U.S. government position

The under secretary of state for economic affairs is an undersecretary position within the United States Department of State. The under secretary for economic growth, energy, and the environment serves as senior economic advisor at the State Department and advises the secretary of state on international economic policy and is often referred to as the senior economic diplomat of the United States. The under secretary also leads the work of the department on trade, agriculture, aviation, and bilateral trade relations with America's economic partners.

The position is called “E” within the State Department. Responsibilities include international trade and investment policy; international finance, development, and debt policy; economic sanctions and combating terrorist financing; international energy security policy and energy law; international telecommunications and transportation policies; support for U.S. businesses, and economic policy analysis, public diplomacy and private sector outreach. E also serves as the Privacy Shield ombudsperson.

==History==
An act of Congress first authorized an under secretary of state for economic affairs on August 1, 1946, for a 2-year period as the third-ranking officer in the department. The position was not renewed, however, and between 1947 and 1958 the ranking officer in the department handling foreign economic matters was either a deputy under secretary or an assistant secretary of state. On June 30, 1958, Congress re-established the position in the Mutual Security Act. The following year, the Department of State Organization Act of July 30, 1959, authorized the president to appoint either an under secretary for political affairs or an under secretary for economic affairs.

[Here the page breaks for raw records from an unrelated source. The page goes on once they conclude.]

This is an optimization exercise on Yosys and OpenROAD, whose aim is small area, a short achievable clock period and few clock cycles per item, not a production implementation. In this exercise RTL edits were held to simulation tests only and were not proved equivalent to the original.

==> flow/design.v <==
module px_beat (
    input  wire        clk,
    input  wire        rst_n,
    input  wire        cfg_we,
    input  wire [7:0]  cfg_addr,
    input  wire [31:0] cfg_wdata,
    input  wire        in_valid,
    output wire        in_ready,
    input  wire        in_bstart,    
    input  wire        in_first,     
    input  wire [31:0] in_px,        
    input  wire [31:0] in_py,        
    input  wire [2:0]  in_dsrc,
    input  wire [1:0]  in_topo,
    input  wire        in_topo_en,
    input  wire        in_inv_en,
    input  wire        in_lseed,
    input  wire [1:0]  in_chk,
    output reg         out_valid,
    output reg  [31:0] out_data,
    output reg  [15:0] out_check,
    output reg  [3:0]  out_dbi
);
    reg [31:0] bg    [0:3];
    reg [31:0] topox [0:3];
    reg [31:0] topoy [0:3];
    reg [31:0] invx  [0:7];
    reg [31:0] invy  [0:7];
    reg [31:0] lfsr_poly;
    reg [4:0]  lfsr_wm1;
    reg [31:0] lfsr_seed;
    reg [1:0]  chk_type;
    reg [4:0]  chk_feed_m1;
    reg [15:0] chk_init;
    reg [1:0]  dbi_mode;
    reg [3:0]  dbi_groups;
    reg        rst;
    reg        c_we;
    reg [7:0]  c_addr;
    reg [31:0] c_wdata;
    always @(posedge clk) begin
        rst     <= ~rst_n;
        c_we    <= cfg_we;
        c_addr  <= cfg_addr;
        c_wdata <= cfg_wdata;
    end
    wire [31:0] wd0   = c_wdata & {32{~rst}};       
    wire [31:0] wd1   = c_wdata | {32{rst}};        
    integer k;
    always @(posedge clk) begin
        for (k = 0; k < 4; k = k + 1) begin
            if (rst | (c_we & (c_addr == 8'h60 + k))) bg[k]    <= wd0;
            if (rst | (c_we & (c_addr == 8'h64 + k))) topox[k] <= wd0;
            if (rst | (c_we & (c_addr == 8'h68 + k))) topoy[k] <= wd0;
        end
        for (k = 0; k < 8; k = k + 1) begin
            if (rst | (c_we & (c_addr == 8'h70 + k))) invx[k] <= wd0;
            if (rst | (c_we & (c_addr == 8'h78 + k))) invy[k] <= wd0;
        end
        if (rst | (c_we & (c_addr == 8'h80))) lfsr_poly <= wd0;
        if (rst | (c_we & (c_addr == 8'h81))) lfsr_wm1  <= wd1[4:0];
        if (rst | (c_we & (c_addr == 8'h82))) lfsr_seed <= {wd0[31:1], wd1[0]};
        if (rst | (c_we & (c_addr == 8'h84))) begin
            chk_type    <= wd0[1:0];
            chk_feed_m1 <= wd1[12:8];
            chk_init    <= wd0[31:16];
        end
        if (rst | (c_we & (c_addr == 8'h85))) begin
            dbi_mode   <= wd0[1:0];
            dbi_groups <= wd0[7:4];
        end
    end
    assign in_ready = 1'b1;
    reg        a_v;
    reg        a_bstart;
    reg        a_first;
    reg [31:0] a_px;
    reg [31:0] a_py;
    reg [2:0]  a_dsrc;
    reg [1:0]  a_topo;
    reg        a_topo_en;
    reg        a_inv_en;
    reg        a_lseed;
    reg [1:0]  a_chk;
    always @(posedge clk) begin
        a_v       <= in_valid & rst_n;
        a_bstart  <= in_bstart;
        a_first   <= in_first;
        a_px      <= in_px;
        a_py      <= in_py;
        a_dsrc    <= in_dsrc;
        a_topo    <= in_topo;
        a_topo_en <= in_topo_en;
        a_inv_en  <= in_inv_en;
        a_lseed   <= in_lseed;
        a_chk     <= in_chk;
    end
    reg [31:0] lfsr_q;    
    reg [15:0] crc_q;     
    wire [4:0]  lsh   = ~lfsr_wm1;                        
    wire [31:0] lmask = 32'hFFFF_FFFF >> lsh;
    wire [31:0] pla   = lfsr_poly << lsh;                 
    wire        seedld = a_first & a_lseed;
    wire [31:0] lsrc  = seedld ? lfsr_seed : lfsr_q;
    wire [31:0] sla   = lsrc << lsh;                      
    localparam LA = 1;
    reg [31:0] lq;
    reg [31:0] lv;
    reg [31:0] lqn;
    reg [31:0] lvn;
    reg        c;
    reg [31:0] f;
    reg [31:0] lfsr_adv;
    reg        acc;
    integer    s;
    integer    t;
    integer    d;
    always @* begin
        lq[0] = 1'b1;
        for (d = 1; d < 32; d = d + 1)
            lq[d] = pla[32-d];
        for (s = 0; s < 32; s = s + 1)
            lv[s] = sla[31-s];
        for (t = 1; t <= LA; t = t + 1) begin
            c  = lq[t];
            lqn = lq;
            lvn = lv;
            for (d = t; d < 32; d = d + 1) begin
                lqn[d] = lq[d] ^ (c & lq[d-t]);
                lvn[d] = lv[d] ^ (c & lv[d-t]);
            end
            lq = lqn;
            lv = lvn;
        end
        for (s = 0; s < 32; s = s + 1) begin
            acc = lv[s];
            for (d = s; d > LA; d = d - 1)
                acc = acc ^ (f[s-d] & lq[d]);
            f[s] = acc;
        end
        for (s = 0; s < 32; s = s + 1) begin
            acc = 1'b0;
            for (t = 0; t <= s; t = t + 1)
                acc = acc ^ (f[31-t] & lfsr_poly[s-t]);
            lfsr_adv[s] = acc & lmask[s];
        end
    end
    wire [31:0] lfsr_start = seedld ? (lfsr_seed & lmask) : lfsr_q;
    wire        dsrc4      = (a_dsrc == 3'd4);
    wire [31:0] lfsr_next  = dsrc4 ? lfsr_adv : lfsr_start;
    reg [31:0] src_word;
    reg [31:0] word;
    reg        topo_flip;
    integer    i;
    always @* begin
        case (a_dsrc)
            3'd0, 3'd1, 3'd2, 3'd3: src_word = bg[a_dsrc[1:0]];
            3'd4:                   src_word = lfsr_adv;
            3'd5:                   src_word = a_px;
            3'd6:                   src_word = a_py;
            default:                src_word = 32'd0;
        endcase
        topo_flip = a_topo_en &
                    ((^(a_px & topox[a_topo])) ^ (^(a_py & topoy[a_topo])));
        word = src_word ^ {32{topo_flip}};
        for (i = 0; i < 8; i = i + 1) begin
            word = word ^ (invx[i] & {32{a_inv_en & a_px[i]}});
            word = word ^ (invy[i] & {32{a_inv_en & a_py[i]}});
        end
    end
    wire        type1  = (chk_type == 2'd1);
    wire [15:0] crc_init_val = type1 ? {8'd0, chk_init[7:0]} : chk_init;
    wire [15:0] crc_start = (a_first & a_chk[1]) ? crc_init_val : crc_q;
    wire        feed   = (a_chk[0] ^ a_chk[1]) & (chk_type[0] ^ chk_type[1]);
    wire [31:0] fmask  = 32'hFFFF_FFFF >> (~chk_feed_m1);
    wire [31:0] dm     = word & fmask;
    wire [15:0] cs     = type1 ? {8'd0, crc_start[7:0]} : crc_start;
    wire [47:0] z      = {31'd0, cs, 1'b0} << chk_feed_m1;
    wire [31:0] e16    = dm ^ z[47:16];
    wire [31:0] e8     = dm ^ z[39:8];
    reg [15:0] c16;
    reg [7:0]  c8;
    reg        fb;
    integer    b;
    always @* begin
        c16 = 16'd0;
        c8  = 8'd0;
        for (b = 31; b >= 0; b = b - 1) begin
            fb  = c16[15] ^ e16[b];
            c16 = {c16[14:0], 1'b0} ^ (16'h1021 & {16{fb}});
            fb  = c8[7] ^ e8[b];
            c8  = {c8[6:0], 1'b0} ^ (8'h07 & {8{fb}});
        end
    end
    wire [15:0] crc_fed  = type1 ? {8'd0, c8 ^ z[7:0]} : (c16 ^ z[15:0]);
    wire [15:0] crc_next = feed ? crc_fed : crc_start;
    reg [6:0]  secded;
    reg [5:0]  pos;
    reg [15:0] check;
    integer    h;
    always @* begin
        secded = 7'd0;
        pos = 6'd2;
        for (b = 0; b < 32; b = b + 1) begin
            pos = pos + 6'd1;
            if (pos == 6'd4 || pos == 6'd8 || pos == 6'd16 || pos == 6'd32)
                pos = pos + 6'd1;
            for (h = 0; h < 6; h = h + 1)
                if (pos[h]) secded[h] = secded[h] ^ word[b];
        end
        secded[6] = (^word) ^ (^secded[5:0]);
        case (chk_type)
            2'd1:    check = {8'd0, crc_start[7:0]};
            2'd2:    check = crc_start;
            2'd3:    check = {9'd0, secded};
            default: check = 16'd0;
        endcase
    end
    wire       dbi_dc = (dbi_mode == 2'd1);
    wire       dbi_on = dbi_mode[0] ^ dbi_mode[1];
    wire [31:0] ref_word = dbi_dc ? 32'hFFFF_FFFF : (a_bstart ? 32'd0 : out_data);
    wire [31:0] diff = word ^ ref_word;
    reg [31:0] sent;
    reg [3:0]  dbi;
    reg [3:0]  cnt;
    integer    j;
    integer    q;
    always @* begin
        sent = word;
        for (j = 0; j < 4; j = j + 1) begin
            cnt = 4'd0;
            for (q = 0; q < 8; q = q + 1)
                cnt = cnt + {3'd0, diff[8*j+q]};
            dbi[j] = dbi_groups[j] & dbi_on & (cnt > 4'd4);
            sent[8*j +: 8] = word[8*j +: 8] ^ {8{dbi[j]}};
        end
    end
    always @(posedge clk) begin
        out_valid <= a_v & rst_n;
        if (rst) begin
            lfsr_q    <= 32'd0;
            crc_q     <= 16'd0;
            out_data  <= 32'd0;
        end else begin
            if (a_v)
                lfsr_q   <= lfsr_next;
            if (a_v) begin
                crc_q    <= crc_next;
                out_data <= sent;
            end
        end
    end
    always @(posedge clk) begin
        out_check <= check;
        out_dbi   <= dbi;
    end
endmodule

Between 1959 and 1972, during periods when there was no under secretary of state for economic affairs, the ranking officer for foreign economic affairs was again either a deputy under secretary or an assistant secretary of state. On July 13, 1972, Congress established separate and permanent positions at the under secretary of state level for economic affairs and for political affairs, in the Foreign Relations Authorization Act. On August 16, 1985, Congress changed the title to include agricultural affairs. The under secretary for economic and agricultural affairs serves as the principal adviser to the secretary and deputy secretary (previously under secretary) on matters relating to foreign economic and commercial policy. Specified duties, responsibilities, and assignments have varied over time. Each incumbent is commissioned with a functional designation as part of his title. On May 12, 1994, the title was changed to Under Secretary of State for Economic, Business, and Agricultural Affairs. It was changed again in 2011 to Under Secretary for Economic Growth, Energy, and the Environment after the reorganization of the EEB bureau to EB, and the spin off of two new bureaus under the under secretary.

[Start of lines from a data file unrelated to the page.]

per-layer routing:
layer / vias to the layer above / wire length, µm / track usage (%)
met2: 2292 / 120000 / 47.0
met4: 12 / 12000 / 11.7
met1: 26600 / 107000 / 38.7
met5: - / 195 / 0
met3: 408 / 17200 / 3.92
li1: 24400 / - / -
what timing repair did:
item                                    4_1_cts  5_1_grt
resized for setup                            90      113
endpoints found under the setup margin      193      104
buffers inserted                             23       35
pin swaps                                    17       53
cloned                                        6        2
From an optimization exercise on the open Yosys and OpenROAD flow, aimed at small area and a short achievable clock period; shortcuts taken in it are not production practice. In this exercise RTL edits were held to simulation tests only and were not proved equivalent to the original. Power and IR drop assume default switching activity.

Design lc8b10b_slot, start of the top module:
module lc8b10b_slot (
    input  wire         clk,
    input  wire         rst,         
    input  wire         in_valid,
    input  wire         in_entry,    
    input  wire [159:0] in_sym,
    output wire         out_valid,
    output reg  [159:0] out_sym,     
    output reg  [127:0] out_data,    
    output reg  [15:0]  out_k,       
    output reg  [15:0]  out_err      
);
  reg [159:0] r_nsym;                 
  wire [159:0] r_sym = ~r_nsym;
  reg [15:0]  r_err, r_okn, r_dfl;
  reg         r_valid;
  reg         st_n, st_p, st_t;
  assign out_valid = r_valid;
  wire [15:0]  okn, okp, gn, gp, dfl;    
  wire [127:0] byt;                 
  wire [15:0]  kk, a6, mfj, mgh;
  genvar g;
  generate
    for (g = 0; g < 16; g = g + 1) begin : sym
      lc_rx_sym rx (.w(in_sym[10*g +: 10]), .okn(okn[g]), .okp(okp[g]), .gn(gn[g]), .gp(gp[g]),
                    .dfl(dfl[g]));
      lc_tx_sym tx (.w(r_sym[10*g +: 10]), .byt(byt[8*g +: 8]), .kk(kk[g]),
                    .a6(a6[g]), .mfj(mfj[g]), .mgh(mgh[g]));
    end
  endgenerate
  reg [15:0] gn2, gp2, qn, qp, ft, qt;    
  reg [15:0] pn, pp;                      
  reg [15:0] bad;
  ...
For scale: ~210 flip-flops, about 490 I/O pins, ~19000 um2 of cells after synthesis.
clock: 175.0 ns
lec_check: 0
cap_margin: 20
core_margin: 2
core_utilization: 40
cts_buf_list: sky130_fd_sc_hd__clkbuf_4
cts_cluster_size: 20
slew_margin: 20
standard.sh (not shown) runs the stock make flow with config.mk's settings and CLKGATE_MAP_FILE= SYNTH_SCRIPT=/design/flow/synth_recipe.tcl, a recipe that flattens the netlist after the stock synthesis.
==> flow/flow/run.sh <==
#!/bin/bash
# The standard layout (standard.sh), with four changes to how it is made:
# - synthesis maps with ABC's &nf mapper (flow/abc_map.script) instead of
#   ORFS's script, through flow/synth.tcl, which is synth_recipe.tcl with only
#   the ABC script swapped;
# - no full/half-adder extraction before ABC (ADDER_MAP_FILE empty);
# - ports are buffered with sky130_fd_sc_hd__buf_1;
# - ORFS's timing repair aims for 136.3 ns of setup slack (SETUP_SLACK_MARGIN)
#   instead of 0, so it sizes the slowest paths of this design up. The clock,
#   its period and all constraints are the standard flow's own, unchanged.
# Each tool's output goes to the ORFS logs under orfs/logs; make's own output
# to flow_make.log here.
set -euo pipefail
W=$(pwd)
export FLOW_ABC_SCRIPT=$W/flow/abc_map.script
bash standard.sh "SYNTH_SCRIPT=$W/flow/synth.tcl" "ADDER_MAP_FILE=" \
  "BUFFER_PORTS_ARGS=-buffer_cell sky130_fd_sc_hd__buf_1" SETUP_SLACK_MARGIN=136.3 finish > flow_make.log 2>&1
test -s out/final.def
==> flow/flow/abc_map.script <==
strash; &get -n; &nf -R 1000; &put; topo; stime -c
==> flow/flow/synth.tcl <==
# The standard flow's synthesis script (synth_recipe.tcl) with ABC's mapping script replaced
# by the one named in FLOW_ABC_SCRIPT.
proc synth {args} { yosys synth -nofsm -noshare {*}$args }
proc abc {args} {
  set i [lsearch -exact $args -script]
  if { $i >= 0 } { lset args [expr {$i + 1}] $::env(FLOW_ABC_SCRIPT) }
  yosys abc {*}$args
}
source $::env(SCRIPTS_DIR)/synth.tcl
# left out here: clear keep_hierarchy, flatten, clean up, hide names made inside functions, write 1_2_yosys.v
The starting point went through all stages and came out clean.
Change:
--- a/flow/flow/run.sh
+++ b/flow/flow/run.sh
@@ -8 +8 @@
-# - ORFS's timing repair aims for 136.3 ns of setup slack (SETUP_SLACK_MARGIN)
+# - ORFS's timing repair aims for 136 ns of setup slack (SETUP_SLACK_MARGIN)
@@ -17 +17 @@
-  "BUFFER_PORTS_ARGS=-buffer_cell sky130_fd_sc_hd__buf_1" SETUP_SLACK_MARGIN=136.3 finish > flow_make.log 2>&1
+  "BUFFER_PORTS_ARGS=-buffer_cell sky130_fd_sc_hd__buf_1" SETUP_SLACK_MARGIN=136 finish > flow_make.log 2>&1
Effect:
- The changed run completed with no timing, DRC or antenna violations
- register-to-register slack is better by 0.02 ns
- global-route usage stays flat
- setup slack is worse by 0.32 ns
- area after synthesis is unchanged
- cell area shrinks by about 0.32%
- worst hold slack is about the same
- first-iteration DRC count is lower by 4.0%
- total power drops by about 0.37%
Change:
--- a/flow/flow/run.sh
+++ b/flow/flow/run.sh
@@ -8 +8 @@
-# - ORFS's timing repair aims for 136 ns of setup slack (SETUP_SLACK_MARGIN)
+# - ORFS's timing repair aims for 136.3 ns of setup slack (SETUP_SLACK_MARGIN)
@@ -17 +17 @@
-  "BUFFER_PORTS_ARGS=-buffer_cell sky130_fd_sc_hd__buf_1" SETUP_SLACK_MARGIN=136 finish > flow_make.log 2>&1
+  "BUFFER_PORTS_ARGS=-buffer_cell sky130_fd_sc_hd__buf_1" SETUP_SLACK_MARGIN=136.3 finish > flow_make.log 2>&1
Settings changed: PLACE_DENSITY from default to 0.85, TNS_END_PERCENT from default to 20.
Synthesized cell count does not change.
Core utilization grows by 0.14 points.
Clock-buffer cell count shrinks by 9.
Power stays flat.
Global-route usage shrinks by 1.8 points.
Die area does not change.
Final area hardly moves.
Setup slack is better by 0.25 ns.
Sequential power shrinks slightly.
Final cell count is about the same.
Synthesized area is unchanged.
Change:
--- a/flow/flow/run.sh
+++ b/flow/flow/run.sh
@@ -8 +8 @@
-# - ORFS's timing repair aims for 136.3 ns of setup slack (SETUP_SLACK_MARGIN)
+# - ORFS's timing repair aims for 136 ns of setup slack (SETUP_SLACK_MARGIN)
@@ -17 +17 @@
-  "BUFFER_PORTS_ARGS=-buffer_cell sky130_fd_sc_hd__buf_1" SETUP_SLACK_MARGIN=136.3 finish > flow_make.log 2>&1
+  "BUFFER_PORTS_ARGS=-buffer_cell sky130_fd_sc_hd__buf_1" SETUP_SLACK_MARGIN=136 finish > flow_make.log 2>&1
Settings changed: CTS_BUF_LIST sky130_fd_sc_hd__clkbuf_4 to sky130_fd_sc_hd__clkbuf_8, PLACE_DENSITY 0.85 to default, TNS_END_PERCENT 20 to default.
Effect: The new run completed with no timing, DRC or antenna violations; wire length goes up by 7.6%; area after synthesis is unchanged; sequential power goes up by about 0.8%; combinational power barely changes; total power came out higher by about 1.1%; via count is about the same; synthesized cell count stays the same.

As of 2019, the E is also charged with advancing the State Department's economic development agenda; elevating and intensifying the department's efforts related to energy security, clean energy, and environmental sustainability; and fostering innovation through robust science, entrepreneurship, and technology policies. The E covers issues that reach from the vastness of space, through the Office of Space Affairs, to the depths of the oceans with the goal of advancing U.S. strategic interests through policy aimed at ensuring that economic growth and a healthy planet go hand in hand.

In 2025, the position's title reverted back to its original name of "under secretary of state for economic affairs."

==List of under secretaries of state==
===Economic affairs (1946–1985)===

| # | Name | Assumed office | Left office | President served under |
|---|---|---|---|---|
| 1 | William L. Clayton | August 3, 1946 | October 15, 1947 | Harry S. Truman |
| 2 | C. Douglas Dillon | July 1, 1958 | June 11, 1959 | Dwight D. Eisenhower |
| 3 | George W. Ball | February 1, 1961 | December 3, 1961 | John F. Kennedy |
| 4 | Thomas C. Mann | March 18, 1965 | May 31, 1966 | Lyndon B. Johnson |
| 5 | William J. Casey | February 2, 1973 | March 14, 1974 | Richard Nixon |
| 6 | Charles W. Robinson | January 3, 1975 | April 9, 1976 | Gerald Ford |
| 7 | William D. Rogers | June 18, 1976 | December 31, 1976 | Gerald Ford |
| 8 | Richard N. Cooper | April 8, 1977 | January 19, 1981 | Jimmy Carter |
| 9 | Myer Rashish | June 29, 1981 | January 20, 1982 | Ronald Reagan |
| 10 | W. Allen Wallis | September 23, 1982 | January 20, 1989 | Ronald Reagan |

===Economic and agricultural affairs (1985–1994)===
The office of Under Secretary of State for Economic Affairs was renamed the under secretary of state for economic and agricultural affairs on August 16, 1985.

| # | Name | Assumed office | Left office | President served under |
|---|---|---|---|---|
| 10 | W. Allen Wallis | September 23, 1982 | January 20, 1989 | Ronald Reagan |
| 11 | Richard T. McCormack | April 14, 1989 | May 3, 1991 | George H. W. Bush |
| 12 | Robert Zoellick | May 20, 1991 | August 23, 1992 | George H. W. Bush |
| 13 | Joan E. Spero | April 1, 1993 | February 24, 1997 | Bill Clinton |

===Economic, business, and agricultural affairs (1994–2011)===
The office of Under Secretary of State for Economic and Agricultural Affairs was renamed the under secretary of state for economic, business, and agricultural affairs on May 12, 1994.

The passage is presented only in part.